Furthermore, our path analysis revealed the impact of negative symptoms on social functioning in the DS group, highlighting the mediating roles of altered volume and FC of the AMYG.L. These findings indicate that negative symptoms adversely affect patients’ motivation and socialization, consistent with previous research reporting that these symptoms detrimentally influence social well-being in SCZ patients45,46. In our analysis, both the volume of the AMYG.L and altered FC between the AMYG.L and STG.L mediated these effects. Previous studies have also reported a significant correlation between AMYG.L volume and negative symptom severity in SCZ47,48. Similarly, reduced AMYG volume has been found to predict the severity of negative symptoms in SCZ patients39. Thus, abnormalities in the volume or FC of the AMYG.L may potentially contribute to the neurobiological signature of SCZ. Our model further indicated that structural and functional AMYG.L abnormalities mediate the influence of negative symptoms on specific aspects of social functioning (motivation and socialization) in patients with DS. Nevertheless, future research with larger sample sizes and more comprehensive metrics is essential to thoroughly explore the effects of negative symptoms on social functioning in SCZ.

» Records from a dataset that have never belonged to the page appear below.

This design comes from an exercise in tuning for small area on the open sky130 flow, not from production work.
Function was checked by simulation only, so behaviour that the tests miss may differ from the original.
Power figures rest on the tool's default switching activity, not on a simulated workload.

[run.sh]
#!/bin/bash
# synth_recipe.tcl (not shown) runs the flow's synth.tcl, then flattens the netlist and writes it again
# the make line also repeats each setting of config.mk as NAME=value (left out here)
make -C /OpenROAD-flow-scripts/flow DESIGN_CONFIG=/design/flow/config.mk WORK_HOME=/design/flow/orfs CLKGATE_MAP_FILE= SYNTH_SCRIPT=/design/flow/synth_recipe.tcl finish
[config.mk]
export PLATFORM = sky130hd
export DESIGN_NAME = risc_v
export DESIGN_NICKNAME = risc_v
export VERILOG_FILES = /design/flow/design.v
export SDC_FILE = /design/flow/constraint.sdc
export NUM_CORES = 8
export LEC_CHECK = 0
export CAP_MARGIN = 20
export CORE_MARGIN = 2
export CORE_UTILIZATION = 30
export SLEW_MARGIN = 20
[constraint.sdc]
create_clock -name core_clock -period 20.0 [get_ports {CLK}]
set_input_delay 4.0000 -clock core_clock [delete_from_list [all_inputs] [get_ports {CLK}]]
set_output_delay 4.0000 -clock core_clock [all_outputs]
set_load 0.01 [all_outputs]
This design comes from an exercise in tuning for small area, a short achievable clock period and few clock cycles per item on the open sky130 flow, not from production work.
At most, simulation tests tie the RTL to the original design; equivalence was not proved.
Power figures rest on the tool's default switching activity, not on a simulated workload.

job 7856:
==> flow/design.v (excerpt) <==
module calculadora_top (
    input logic clock,      
    input logic reset,      
    input logic [3:0] cmd,  
    output logic [1:0] status,
    output logic [3:0] data,
    output logic [3:0] position,
    output logic [63:0] segments,
    output logic [31:0] result
);
    logic [2:0] pos3;
    calculadora dut_calculadora (
        .clock(clock),
        .reset(reset),
        .cmd(cmd),
        .status(status),
        .data(data),
        .position(pos3),
        .result(result)
    );
    control dut_control (
        .clock(clock),
        .reset(reset),
        .position(pos3),
        .digit(data),
        .segments_out(segments)
    );
    assign position = {1'b0, pos3};
endmodule
For scale: ~1400 cells after synthesis, roughly 200 flip-flops, ~110 I/O pins.
==> flow/config.mk <==
export PLATFORM = sky130hd
export DESIGN_NAME = calculadora_top
export DESIGN_NICKNAME = calculadora_top
export VERILOG_FILES = /design/flow/design.v
export SDC_FILE = /design/flow/constraint.sdc
export NUM_CORES = 4
export LEC_CHECK = 0
export CAP_MARGIN = 20
export CORE_MARGIN = 2
export CORE_UTILIZATION = 50
export PLACE_DENSITY = 0.75
export SETUP_SLACK_MARGIN = 2.0
export SLEW_MARGIN = 20
==> flow/constraint.sdc <==
create_clock -name core_clock -period 5.0 [get_ports {clock}]
set_input_delay 1.0000 -clock core_clock [delete_from_list [all_inputs] [get_ports {clock}]]
set_output_delay 1.0000 -clock core_clock [all_outputs]
set_load 0.01 [all_outputs]
standard.sh (not shown) runs the stock make flow with config.mk's settings and CLKGATE_MAP_FILE= SYNTH_SCRIPT=/design/flow/synth_recipe.tcl, a recipe that flattens the netlist after the stock synthesis.
==> flow/flow/run.sh <==
#!/bin/bash
# The standard layout (standard.sh, unchanged synthesis), with the port
# buffers made of a plain buffer cell instead of the one buffer_ports picks,
# and the resizer free to use any cell of the same function.
set -uo pipefail
export BUFFER_PORTS_ARGS="-buffer_cell sky130_fd_sc_hd__buf_1"
bash standard.sh synth > synth.log 2>&1
bash standard.sh MATCH_CELL_FOOTPRINT=0 finish > standard.log 2>&1
Job 7856 has completed all stages; timing, DRC and antenna checks passed.
Testbench counts of job 7856, summed over its fixed seeds: cycles 18,612, ops 1,600.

Despite the potential significance of this study, several limitations should be noted. First, the cross-sectional design precludes exploration of dynamic structural and functional changes in the amygdala over time. Second, to ensure sample homogeneity, this study was limited to a small cohort of male patients; future research should involve larger sample sizes that include both male and female participants and use more comprehensive assessment tools. Third, all patients in this study were chronic SCZ sufferers receiving long-term antipsychotic treatment, resulting in stable psychotic symptoms. Notably, prior studies have demonstrated that patients on antipsychotic medication experience notable alterations in both brain structure and function49,50. Specifically, following treatment with clozapine or olanzapine, patients exhibited reduced activation of the left amygdala, along with decreased functional connectivity between the left amygdala and the right ventral striatum51. Future investigations that include first-episode SCZ patients and assess their brain structure and function longitudinally could provide valuable insights.

In conclusion, our preliminary findings underscore the presence of coupled structural and functional abnormalities of the AMYG.L in DS, which mediate the impact of negative symptoms on social function. These results provide important insights into the treatment of social dysfunction in male SCZ patients.